[Paul Graham]
I see, if you count the punctuation as part of the token, you end up with undersized-corpus effects. Esp if you are case-sensitive too. If I were you I'd map your input down into a narrower set of tokens, or you'll get too many errors. --pg
Possibly, but that's for experiment to decide (along with many other variations). The initial tokenization method was chosen merely for speed. Still, I looked at every false positive across 80,000 presumed non-spam test inputs, and posted the results earlier: it's hard to imagine that ignoring punctuation and/or case would have stopped any of them except for this one (which is darned hard to care about <wink>): """ HEY DUDEZ ! I WANT TO GET INTO THIS AUTOCODING THING. ANYONE KNOW WHERE I CAN GET SOME IBM 1401 WAREZ ? -- MULTICS-MAN """ prob = 0.999982095931 prob('AUTOCODING') = 0.2 prob('THING.') = 0.2 prob('DUDEZ') = 0.2 prob('ANYONE') = 0.884211 prob('GET') = 0.847334 prob('GET') = 0.847334 prob('HEY') = 0.2 prob('--') = 0.0974729 prob('KNOW') = 0.969697 prob('THIS') = 0.953191 prob('?') = 0.0490886 prob('WANT') = 0.99 prob('TO') = 0.988829 prob('CAN') = 0.884211 prob('WAREZ') = 0.2 I also noted earlier that FREE (all caps) is now one of the 15 words that most often makes it into the scorer's best-15 list, and cutting the legs off a clue like that is unattractive on the face of it. So I'm loathe to fold case unless experiment proves that's an improvement, and it just doesn't look likely to do so.

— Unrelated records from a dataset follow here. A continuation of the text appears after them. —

==> config.mk <==
export PLATFORM = sky130hd
export DESIGN_NAME = dual_plane_erase
export DESIGN_NICKNAME = d
export VERILOG_FILES = /design/src/rtl/nand_erase_pkg.sv /design/src/rtl/erase_plane_check.sv /design/src/rtl/nand_bus_cycle.sv /design/src/rtl/erase_wait_timer.sv /design/src/rtl/dual_plane_erase.sv
export SDC_FILE = /design/constraint.sdc
export NUM_CORES = 1
export LEC_CHECK = 0
export BUFFER_PORTS_ARGS = -buffer_cell sky130_fd_sc_hd__buf_4
export CORE_AREA = 2 2 114 116
export CTS_BUF_LIST = sky130_fd_sc_hd__clkbuf_4 sky130_fd_sc_hd__clkbuf_8 sky130_fd_sc_hd__clkbuf_16
export CTS_CLUSTER_SIZE = 25
export DETAILED_ROUTE_END_ITERATION = 10
export DIE_AREA = 0 0 116 118
export GPL_TIMING_DRIVEN = 0
export SLEW_MARGIN = 20
export SYNTH_ARGS = -nofsm -noshare
export SYNTH_HDL_FRONTEND = slang
export SYNTH_SLANG_ARGS = --single-unit
==> constraint.sdc <==
create_clock -name clk -period 2.55 [get_ports clk]
set_input_delay 0.255 -clock clk [delete_from_list [all_inputs] [get_ports clk]]
set_output_delay 0.255 -clock clk [all_outputs]
set_load 0.005 [all_outputs]
==> src/rtl/nand_erase_pkg.sv <==
package nand_erase_pkg;

  typedef enum logic [1:0] {BUS_CMD, BUS_ADDR, BUS_READ} bus_kind_e;

  typedef struct packed {
    bus_kind_e  kind;
    logic [7:0] data;
  } bus_item_t;

  localparam logic [7:0] OP_ERASE_SETUP = 8'h60;
  localparam logic [7:0] OP_ERASE_GO    = 8'hD0;
  localparam logic [7:0] OP_STATUS      = 8'h70;

  localparam int ST_READY_BIT = 6;
  localparam int ST_FAIL_BIT  = 0;

  typedef enum logic [2:0] {
    SQ_IDLE, SQ_ISSUE, SQ_WAIT_RB, SQ_ST_CMD, SQ_ST_READ, SQ_FIN
  } seq_state_e;

endpackage

==> src/rtl/erase_plane_check.sv <==
module erase_plane_check #(
  parameter int ROW_W     = 24,
  parameter int PLANE_BIT = 6
) (
  input  logic [ROW_W-1:0] row_a_i,
  input  logic [ROW_W-1:0] row_b_i,
  output logic             planes_ok_o
);

  function automatic logic plane_of(input logic [ROW_W-1:0] row);
    return row[PLANE_BIT];
  endfunction

  assign planes_ok_o = plane_of(row_a_i) != plane_of(row_b_i);

endmodule

==> src/rtl/nand_bus_cycle.sv <==
module nand_bus_cycle
  import nand_erase_pkg::*;
(
  input  logic       clk,
  input  logic       rst_n,
  input  logic       req_i,
  input  bus_item_t  item_i,
  output logic       idle_o,
  output logic       done_o,
  output logic       cle_o,
  output logic       ale_o,
  output logic       we_n_o,
  output logic       re_n_o,
  output logic [7:0] io_o,
  output logic       io_oe_o,
  input  logic [7:0] io_i,
  output logic [7:0] rd_data_o
);

  typedef enum logic [1:0] {PH_IDLE, PH_LOW, PH_HIGH} phase_e;

  phase_e     ph;
  bus_kind_e  kind_q;
  logic [7:0] data_q;
  logic [7:0] rd_q;
  logic       active;

  always_ff @(posedge clk or negedge rst_n) begin
    if (!rst_n) begin
      ph     <= PH_IDLE;
      kind_q <= BUS_CMD;
      data_q <= '0;
      rd_q   <= '0;
    end else begin
      case (ph)
        PH_IDLE: if (req_i) begin
          ph     <= PH_LOW;
          kind_q <= item_i.kind;
          data_q <= item_i.data;
        end
        PH_LOW: begin
          ph <= PH_HIGH;
          if (kind_q == BUS_READ) rd_q <= io_i;
        end
        default: ph <= PH_IDLE;
      endcase
    end
  end

  assign active    = ph != PH_IDLE;
  assign idle_o    = ph == PH_IDLE;
  assign done_o    = ph == PH_HIGH;
  assign cle_o     = active && kind_q == BUS_CMD;
  assign ale_o     = active && kind_q == BUS_ADDR;
  assign we_n_o    = !(ph == PH_LOW && kind_q != BUS_READ);
  assign re_n_o    = !(ph == PH_LOW && kind_q == BUS_READ);
  assign io_oe_o   = active && kind_q != BUS_READ;
  assign io_o      = io_oe_o ? data_q : 8'h00;
  assign rd_data_o = rd_q;

  // latch enables never both high
  a_r1_cle_ale_excl: assert property (@(posedge clk) disable iff (!rst_n)
    !(cle_o && ale_o));
  // no output drive while read strobe is low
  a_r10_no_drive_on_read: assert property (@(posedge clk) disable iff (!rst_n)
    !re_n_o |-> !io_oe_o);
  // write strobe low for exactly one clock
  a_r2_strobe_one_clock: assert property (@(posedge clk) disable iff (!rst_n)
    !we_n_o |=> we_n_o);

endmodule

For smaller corpora, some other conclusion may well be justified; but experimenting on smaller corpora isn't on my near-term agenda, so that will have to wait (we've got a specific application in mind right now for which the copora size I'm using is actually tiny -- python.org hosts some very high-volume mailing lists).